We came inside and watched a movie on the computer while making dinner. It felt good to be tired.
In the night, Molly stole a bag of couscous and ate it dry. She’s been mischievous lately – I think she’s been unsettled by the hurricane; Bernardo thinks she’s just hungrier because the weather’s colder.
This morning Bernardo was out on the golf course. He’ll return to the basement chores while I polish all the brass fixtures in the house. We’ll keep putting our hands on our home, grateful that we have it.
Let me begin by saying I do not know, but I think Mike Cane is okay. His undisclosed location is on a hill; I know from the Con Ed map that it is also suffering massive power outages.

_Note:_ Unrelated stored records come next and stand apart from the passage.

`src/rtl/perf_pkg.sv`:
```
// Shared types for the pipeline performance monitor: FSM state encoding and
// the event channel indices used by the core's hazard/control strobes.
package perf_pkg;

    typedef enum logic [1:0] {
        ST_IDLE   = 2'd0,
        ST_RUN    = 2'd1,
        ST_HALTED = 2'd2
    } perf_state_e;

    localparam int EVT_STALL  = 0;
    localparam int EVT_FLUSH  = 1;
    localparam int EVT_RETIRE = 2;
    localparam int EVT_BRANCH = 3;

endpackage

```
`src/rtl/perf_cnt_cell.sv`:
```
// One live counter with sticky overflow flag. Build option PERF_SAT_EN selects
// saturate-at-max; otherwise the counter wraps modulo 2^CNT_W.
module perf_cnt_cell #(
    parameter int CNT_W = 32
) (
    input  logic             clk_i,
    input  logic             rst_n_i,
    input  logic             clr_i,
    input  logic             inc_i,
    output logic [CNT_W-1:0] cnt_o,
    output logic             ovf_o
);

    localparam logic [CNT_W-1:0] ONE = CNT_W'(1);

    logic [CNT_W-1:0] cnt_q, cnt_d;
    logic             ovf_q, ovf_d;

    always_comb begin
        cnt_d = cnt_q;
        ovf_d = ovf_q;
        if (clr_i) begin
            cnt_d = '0;
            ovf_d = 1'b0;
        end else if (inc_i) begin
`ifdef PERF_SAT_EN
            // Hold at all-ones; the first refused increment raises the flag.
            if (&cnt_q) ovf_d = 1'b1;
            else        cnt_d = cnt_q + ONE;
`else
            cnt_d = cnt_q + ONE;
            if (&cnt_q) ovf_d = 1'b1;
`endif
        end
    end

    always_ff @(posedge clk_i or negedge rst_n_i) begin
        if (!rst_n_i) begin
            cnt_q <= '0;
            ovf_q <= 1'b0;
        end else begin
            cnt_q <= cnt_d;
            ovf_q <= ovf_d;
        end
    end

    assign cnt_o = cnt_q;
    assign ovf_o = ovf_q;

endmodule

```
`src/rtl/perf_event_counter.sv`:
```
// Pipeline performance monitor: run-cycle counter plus NUM_EVT event channels,
// cycle-limit halt and 4-phase snapshot readout. Build option: PERF_SAT_EN.
//
//   state   | meaning
//   IDLE    | not counting; counts retained
//   RUN     | cycle counter and enabled events count every edge
//   HALTED  | cycle limit reached; frozen until clr_i
module perf_event_counter
    import perf_pkg::*;
#(
    parameter  int NUM_EVT = 4,
    parameter  int CNT_W   = 32,
    localparam int SEL_W   = $clog2(NUM_EVT + 1)
) (
    input  logic               clk_i,
    input  logic               rst_n_i,
    input  logic               start_i,
    input  logic               clr_i,
    input  logic [CNT_W-1:0]   limit_i,
    input  logic [NUM_EVT-1:0] event_i,
    input  logic               snap_req_i,
    output logic               snap_ack_o,
    input  logic [SEL_W-1:0]   rd_sel_i,
    output logic [CNT_W-1:0]   rd_data_o,
    output logic [NUM_EVT:0]   ovf_o,
    output logic [1:0]         state_o,
    output logic               halt_o
);

    localparam int               NCH     = NUM_EVT + 1;
    localparam logic [CNT_W-1:0] ONE     = CNT_W'(1);
    localparam logic [SEL_W-1:0] SEL_MAX = SEL_W'(NUM_EVT);

    perf_state_e      state_q, state_d;
    logic             ack_q;
    logic [CNT_W-1:0] live [NCH];
    logic [CNT_W-1:0] shadow_q [NCH];
    logic [NCH-1:0]   inc;
    logic             run, capture, lim_hit;

    assign run     = (state_q == ST_RUN);
    assign capture = snap_req_i & ~ack_q;
    assign inc     = {NCH{run}} & {event_i, 1'b1};
    // Halt on the edge whose increment lands exactly on the limit.
    assign lim_hit = (limit_i != '0) && ((live[0] + ONE) == limit_i);

    for (genvar k = 0; k < NCH; k++) begin : g_cell
        perf_cnt_cell #(.CNT_W(CNT_W)) u_cell (
            .clk_i   (clk_i),
            .rst_n_i (rst_n_i),
            .clr_i   (clr_i),
            .inc_i   (inc[k]),
            .cnt_o   (live[k]),
            .ovf_o   (ovf_o[k])
        );
    end

    always_comb begin
        state_d = state_q;
        unique case (state_q)
            ST_IDLE:   if (start_i) state_d = ST_RUN;
            ST_RUN: begin
                if (lim_hit)       state_d = ST_HALTED;
                else if (!start_i) state_d = ST_IDLE;
            end
            ST_HALTED: state_d = ST_HALTED;
            default:   state_d = ST_IDLE;
        endcase
        if (clr_i) state_d = ST_IDLE;
    end

    always_ff @(posedge clk_i or negedge rst_n_i) begin
        if (!rst_n_i) begin
            state_q <= ST_IDLE;
            ack_q   <= 1'b0;
        end else begin
            state_q <= state_d;
            ack_q   <= snap_req_i;
        end
    end

    // Shadows take the pre-edge live values, so a same-edge clear still captures.
    always_ff @(posedge clk_i or negedge rst_n_i) begin
        if (!rst_n_i) begin
            for (int k = 0; k < NCH; k++) shadow_q[k] <= '0;
        end else if (capture) begin
            for (int k = 0; k < NCH; k++) shadow_q[k] <= live[k];
        end
    end

    always_comb begin
        rd_data_o = '0;
        if (rd_sel_i <= SEL_MAX) rd_data_o = shadow_q[rd_sel_i];
    end

    assign snap_ack_o = ack_q;
    assign state_o    = state_q;
    assign halt_o     = (state_q == ST_HALTED);

endmodule

```
`config.mk`:
```
export PLATFORM = sky130hd
export DESIGN_NAME = perf_event_counter
export DESIGN_NICKNAME = d
export VERILOG_FILES = /design/src/rtl/perf_pkg.sv /design/src/rtl/perf_cnt_cell.sv /design/src/rtl/perf_event_counter.sv
export SDC_FILE = /design/constraint.sdc
export NUM_CORES = 1
export LEC_CHECK = 0
export ABC_AREA = 1
export BUFFER_PORTS_ARGS = -buffer_cell sky130_fd_sc_hd__buf_2
export CORE_ASPECT_RATIO = 1.2
export CORE_MARGIN = 4
export CORE_UTILIZATION = 65
export DETAILED_ROUTE_END_ITERATION = 8
export GPL_TIMING_DRIVEN = 0
export PLACE_DENSITY = 0.86
export SYNTH_ARGS = -nofsm -noshare
export SYNTH_HDL_FRONTEND = slang
export SYNTH_SLANG_ARGS = --single-unit
```
`constraint.sdc`:
```
create_clock -name clk_i -period 4.85 [get_ports clk_i]
set_input_delay 0.2425 -clock clk_i [delete_from_list [all_inputs] [get_ports clk_i]]
set_output_delay 0.2425 -clock clk_i [all_outputs]
set_load 0.02 [all_outputs]
```
==> results of run 1 <==
-- final cells by class --
type	count	area (sq um)	share of cell area, %
Buffer	95	377	1.92
Clock buffer	46	998	5.10
Clock inverter	16	253	1.29
Inverter	242	908	4.64
Multi-Input combinational cell	1627	7910	40.4
Sequential cell	328	8210	41.9
Tap cell	335	419	2.14
Timing Repair Buffer	87	510	2.61
-- stage by stage --
stage,setup TNS [ns],setup slack (ns),util (%),instance area (sq um)
2_1_floorplan,0,2.86,-,17400
3_3_place_gp,-835.16,-2.58,69.2,18200
3_5_place_dp,0,1.94,69.4,18300
4_1_cts,0,2.14,74.3,19600
5_1_grt,0,2.02,74.3,19600
6_report,0,2.01,74.3,19600
-- critical path: cells and delay by family --
family	cells	cell delay, ns
and+or+nand+nor	2	0.18
buffers and inverters	5	1.56
AOI/OAI and AO/OA	2	0.61
-- path summary, 6_finish.rpt --
path | startpoint | endpoint | slack, ns | depth (start not counted)
max reg2reg | g_cell[0].u_cell.cnt_o[0] | state_o[0] | 2.21 | 16
max in group asynchronous | rst_n_i | g_cell[0].u_cell.cnt_o[31] | 3.43 | 3
max | rd_sel_i[0] | rd_data_o[12] | 2.01 | 9
min in group asynchronous | rst_n_i | g_cell[2].u_cell.cnt_o[24] | 0.35 | 2
min reg2reg | shadow_q[145] | shadow_q[145] | 0.49 | 2
min | event_i[3] | g_cell[4].u_cell.cnt_o[1] | 0.002 | 3
-- registers in the layout (all words and copies together), names as in the netlist --
signal and flops:
g_cell.u_cell.ovf_o 5, snap_ack_o 1, g_cell.u_cell.cnt_o 160, shadow_q 160, state_o 2
-- layer usage --
metal,vias up,track usage (%),part of all wire (%)
li1,7858,-,-
met1,8220,51.3,38
met2,975,62.1,46
met3,223,5.23,8.6
met4,0,22.9,7.4
met5,-,0,0
-- kinds of logic after synthesis --
family                     synth area share (%)
AOI/OAI and AO/OA                          14.8
muxes                                      1.36
and+or+nand+nor                            27.7
xor gates and xnor gates                   1.24
DFF                                        47.2
buffers and inverters                      7.38
adders and majority gates                 0.360
-- what timing repair did --
action | in CTS | in global routing
hold buffers | 4 | 0
hold endpoints to repair | 99 | 0
buffers inserted | 0 | 0
-- synth_stat cells (3+ instances only) --
cell and number:
a211oi_1 9, nand4_1 27, nand2_1 495, nor3_1 68, nand2_2 11, a21oi_1 113
clkbuf_1 74, nor3b_1 3, a221oi_1 5, inv_2 6, nor4_1 21, buf_1 15
xnor3_1 3, nor2_4 9, o21ai_0 294, a31oi_1 6, nor3_2 4, inv_1 232
o22ai_1 52, o21a_1 7, xor2_1 15, buf_4 5, ha_1 5, nor2_1 271
nor2_2 12, nand3_1 146, dfrtp_1 328, clkinv_1 4, nand3b_1 9, nand3_2 3
mux2_2 21
-- power groups by stage --
| stage | clock network [uW] | logic (uW) | registers [uW] |
|---|---|---|---|
| finish | 2920 | 479 | 2760 |
| global route | 3040 | 510 | 2760 |
| CTS | 2920 | 467 | 2760 |
| detailed placement | 0 | 463 | 2810 |
| global placement | 0 | 452 | 2810 |
| floorplan | 0 | 233 | 2810 |
==> flow_metrics.env, run 1 <==
export IMPL_status="finished clean"
export IMPL_syn_nets=2341
export IMPL_core_sq_um=26400
export IMPL_yosysTopAreaCellShare_pct=47.2
export IMPL_antenna_found_initial=0
export IMPL_power_density_nw_per_um2=314
export IMPL_end_kind="output pin"
export IMPL_worstSkewPairLatency_ns=0.53
export IMPL_p_clk_share_pct=47.4
export IMPL_p_sw_uw=1520
export IMPL_combPwrFrac_pct=7.8
export IMPL_grt_max_degree=119
export IMPL_leakagePower_uw=0.00850
export IMPL_yosysTopAreaCell="dfrtp_1"
export IMPL_max_clock_freq_mhz=353
export IMPL_place_gp_congestion=1.01
export IMPL_cp_max_fo=10
export IMPL_num_vias=17300
export IMPL_max_slew_margin_rel_pct=21.3
export IMPL_die_width_um=157
export IMPL_cts_buffer_depth=3
export IMPL_yosysUniqueCellTypes=44
export IMPL_ys_ff_latch=328
export IMPL_hold_class="in2reg"
export IMPL_grt_use_total_pct=39.1
export IMPL_wl_per_cell_um=20.8
export IMPL_report_power_total_uw=6160
export IMPL_dp_cells=2710
export IMPL_start_kind="input port"
export IMPL_pin_count=85
export IMPL_rows=65
export IMPL_drive_gt1_share_pct=9.18
export IMPL_cts_resized=0
export IMPL_report_final_setup_viol=0
export IMPL_synth_area_per_cell_sq_um=7.59
export IMPL_fin_skew_ns=0.0193
export IMPL_crit_chain="clkbuf_1, inv_1, clkbuf_1, clkbuf_1, nor2_1, o22ai_1, nor2_1, a21oi_1, buf_2"
export IMPL_syn_to_final_growth_pct=12.5
export IMPL_vdd_drop_max_uv=285
export IMPL_dieHeight_um=187
export IMPL_nets=2465
export IMPL_path_clk_slew_ns=0.06
export IMPL_cap_violations=0
export IMPL_ys_warnings_count=0
export IMPL_cts_tree="built"
export IMPL_netlist_area_sq_um=17400
export IMPL_cts_num_sinks=328
export IMPL_synth_area_top_cells="dfrtp_1 47%, nand2_1 11%, o21ai_0 8.5%"
export IMPL_hpwl_mm=43.5
export IMPL_wirelength_mm=57.6
export IMPL_cp_arrival_ns=2.59
export IMPL_first_pass_iters=8
export IMPL_cpMaxStageDelayCell="clkbuf_1"
export IMPL_die_area_sq_um=29500
export IMPL_fillers=2091
export IMPL_cts_root_buf="clkbuf_16"
export IMPL_sw_frac_of_total_pct=24.6
export IMPL_crit_top_cell="clkbuf_1"
export IMPL_synth_edf_count=0
export IMPL_post_drt_via_cell_ratio=6.22
export IMPL_htreeDepth=2
export IMPL_port_buffer_count=81
export IMPL_overflow=0
export IMPL_yosysSeqAreaShare_pct=47.2
export IMPL_numCtsBuffers=35
export IMPL_final_cell_mix="495 x nand2_1, 328 x dfrtp_1, 294 x o21ai_0"
export IMPL_rsz0062_at_grt="no"
export IMPL_hold_violations=0
export IMPL_seq_power_share_pct=44.8
export IMPL_crit_type="in2out"
export IMPL_grt_pass1_vias=16700
export IMPL_mostFrequentLayoutCell="nand2_1"
export IMPL_crit_required_ns=4.61
export IMPL_postRouteAntennaNets=0
export IMPL_p_int_uw=4640
export IMPL_initial_core_util_pct=66.0
export IMPL_drt_iter0_drc=1972
export IMPL_fin_cells=2776
export IMPL_period_share_pct=58.5
export IMPL_remaining_drc_errors=0
export IMPL_postSynthCellCount=2292
export IMPL_synth_flop_cell="dfrtp_1"
export IMPL_max_stage_delay_ns=0.50
export IMPL_period_needed_ns=2.84
export IMPL_drv_slew=0
export IMPL_grt_pass1_wl_mm=89.6
export IMPL_ys_async_sr_fraction_pct=100
export IMPL_n_antenna_cell=0
export IMPL_tightest_slew_ns=1.18
export IMPL_holdWs_ns=0.00181
Power figures use the tool's default switching activity.
==> run 2, diff against run 1 <==
CORE_UTILIZATION = 62   (was 65)
PLACE_DENSITY = 0.82   (was 0.86)
clock period = 3 ns   (was 4.85 ns; I/O delays follow)
==> flow_metrics.env, run 2 (synthesis results as in run 1) <==
export IMPL_report_power_total_uw=9740
export IMPL_status="finished clean"
export IMPL_die_width_um=161
export IMPL_max_slew_margin_rel_pct=16.4
export IMPL_numCtsBuffers=35
export IMPL_cp_arrival_ns=2.53
export IMPL_fin_skew_ns=0.0228
export IMPL_max_clock_freq_mhz=373
export IMPL_drv_slew=0
export IMPL_path_clk_slew_ns=0.06
export IMPL_syn_to_final_growth_pct=12.8
export IMPL_power_density_nw_per_um2=496
export IMPL_cts_root_buf="clkbuf_16"
export IMPL_crit_path_start="rd_sel_i[0]"
export IMPL_worstSkewPairLatency_ns=0.53
export IMPL_period_share_pct=89.3
export IMPL_cts_buffer_depth=3
export IMPL_first_pass_iters=7
export IMPL_hold_class="in2reg"
export IMPL_report_final_setup_viol=0
export IMPL_min_from="event_i[0]"
export IMPL_wirelength_mm=58.5
export IMPL_post_drt_via_cell_ratio=6.05
export IMPL_postRouteAntennaNets=0
export IMPL_drive_gt1_share_pct=9.16
export IMPL_drt_iter0_drc=2026
export IMPL_dieHeight_um=192
export IMPL_post_cts_buffers=0
export IMPL_period_needed_ns=2.68
export IMPL_htreeDepth=2
export IMPL_tightest_slew_ns=1.25
export IMPL_cts_tree="built"
export IMPL_hpwl_mm=44.4
export IMPL_place_ws_ns=0.0763
export IMPL_overflow=0
export IMPL_rows=66
export IMPL_core_sq_um=27400
export IMPL_antenna_found_initial=1
export IMPL_initial_core_util_pct=63.5
export IMPL_grt_max_degree=119
export IMPL_cap_violations=0
export IMPL_final_cell_mix="495 x nand2_1, 328 x dfrtp_1, 294 x o21ai_0"
export IMPL_crit_chain="clkbuf_1, inv_1, clkbuf_1, clkbuf_1, nor2_1, o22ai_1, nor2_1, a21oi_1, buf_2"
export IMPL_remaining_drc_errors=0
export IMPL_leakagePower_uw=0.00848
export IMPL_fillers=2290
export IMPL_nets=2468
export IMPL_cp_max_fo=10
export IMPL_cpMaxStageDelayCell="clkbuf_1"
export IMPL_end_kind="output pin"
export IMPL_setup_slack_ns=0.320
export IMPL_fin_cells=2821
export IMPL_mostFrequentLayoutCell="nand2_1"
export IMPL_wl_per_cell_um=20.7
export IMPL_hold_buffers=6
export IMPL_num_vias=17100
export IMPL_grt_use_total_pct=38.0
export IMPL_dp_cells=2750
export IMPL_port_buffer_count=81
export IMPL_cts_resized=0
export IMPL_start_kind="input port"
export IMPL_fin_area_sq_um=19600
export IMPL_die_area_sq_um=30800
export IMPL_pin_count=85
export IMPL_post_dp_cell_area_sq_um=18400
export IMPL_grt_pass1_wl_mm=90.6
export IMPL_hold_violations=0
export IMPL_cts_num_sinks=328
export IMPL_rsz0062_at_grt="no"
export IMPL_crit_type="in2out"
export IMPL_place_gp_congestion=0.977
export IMPL_crit_required_ns=2.85
export IMPL_fin_util_pct=71.6
export IMPL_grt_pass1_vias=16300
export IMPL_vdd_drop_max_uv=514
export IMPL_reg2reg_from="g_cell[0].u_cell.cnt_o[0]"
export IMPL_max_stage_delay_ns=0.49
export IMPL_crit_top_cell="clkbuf_1"
## run 2: final timing paths
path	endpoint	slack (ns)	cells past startpoint
hold / removal	g_cell[1].u_cell.cnt_o[2]	0.1	5
hold reg to reg	g_cell[4].u_cell.cnt_o[2]	0.48	1
setup reg to reg	state_o[0]	0.33	16
setup / recovery	rd_data_o[15]	0.32	9
min in group asynchronous	shadow_q[110]	0.15	2
max in group asynchronous	g_cell[0].u_cell.cnt_o[20]	1.69	4
## run 2: stage by stage
| stage | hold WS [ns] | setup TNS, ns |
|---|---|---|
| 3_3_place_gp | 0.273 | -1422.61 |
| 3_5_place_dp | 0.123 | 0 |
| 4_1_cts | 0.0753 | 0 |
| 5_1_grt | 0.123 | 0 |
| 6_report | 0.0999 | 0 |
| 2_1_floorplan | -0.146 | 0 |
## run 2: per-layer routing
metal	vias to the layer above	share of wire (%)	wire, um	global-route usage, %
li1	7861	-	-	-
met1	8153	39	23000	49.5
met5	-	0.024	14	0
met4	2	6.3	3690	20.0
met2	874	46	27100	62.2
met3	189	8.1	4730	5.52
## run 2: final cells by class
cell class,count,area (sq um),share of cell area [%]
multi-input cells,1627,7910,40.3
clock buffers,53,1060,5.42
repair buffers,90,558,2.84
clock inverters,11,134,0.682
flip-flops and latches,328,8210,41.8
inverters,242,908,4.63
plain buffers,95,377,1.92
well taps,374,468,2.38
diodes,1,2.50,0.0127
## run 2: worst max-delay path: cells and delay by family
family                 cells  cell delay [ns]
AND/OR/NAND/NOR            2             0.21
AO/OA/AOI/OAI              2             0.62
buffers and inverters      5             1.55
## run 2: power breakdown
part	total [uW]	switching (uW)	internal (uW)
Combinational	787	596	191
Clock	4500	1850	2650
Sequential	4460	15.8	4440
Total	9740	2470	7280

We are also okay. We have no power or heat, but we have run an extension cord to the next-door-neighbor’s – they are on a different grid and their power was restored on Tuesday night. So we have internet, and various cooking functions, and are swapping the power between our two refrigerators every 2 hours.
We have a fire in the fireplace, and plenty of blankets and sweaters, and a space-heater for when things get real bad.
Staten Island is kind of like Sicily in that it has a lot of hills (non-volcanic, mercifully) surrounded by coastline. The coasts, particularly the South Shore, are what took the brunt of the beating. So far, there are 14 confirmed deaths, but they haven’t done the house-to-house searching yet because the floodwaters are still high. There are a lot of downed power lines all over the island. Statistically, Staten Island suffered the worst power outages of the 5 boroughs in terms of population – around 75% of homes and businesses were without power. Even Manhattan’s below-34th-street-outage did not compare with SI’s per capita outage. (I feel like I need to say this because we are often “the forgotten borough”.) Now, about 2/3 of the island is back online, according to Con Ed, but so far that has not reached our house (why yes, I am cranky, how did you guess?).
The biggest concern here seems to be procuring gas for cars and generators. We are getting some new shipments in periodically but it’s not enough to satisfy demand.
The devastation in Tottenville and on the East Shore is pretty breathtaking. Not just trees and smashed cars, but whole homes and families washed away. Boats lifted out of the marinas and pushed onto streets. A water tanker washed ashore.
We’ll be all right. Normal will come slowly, and then suddenly.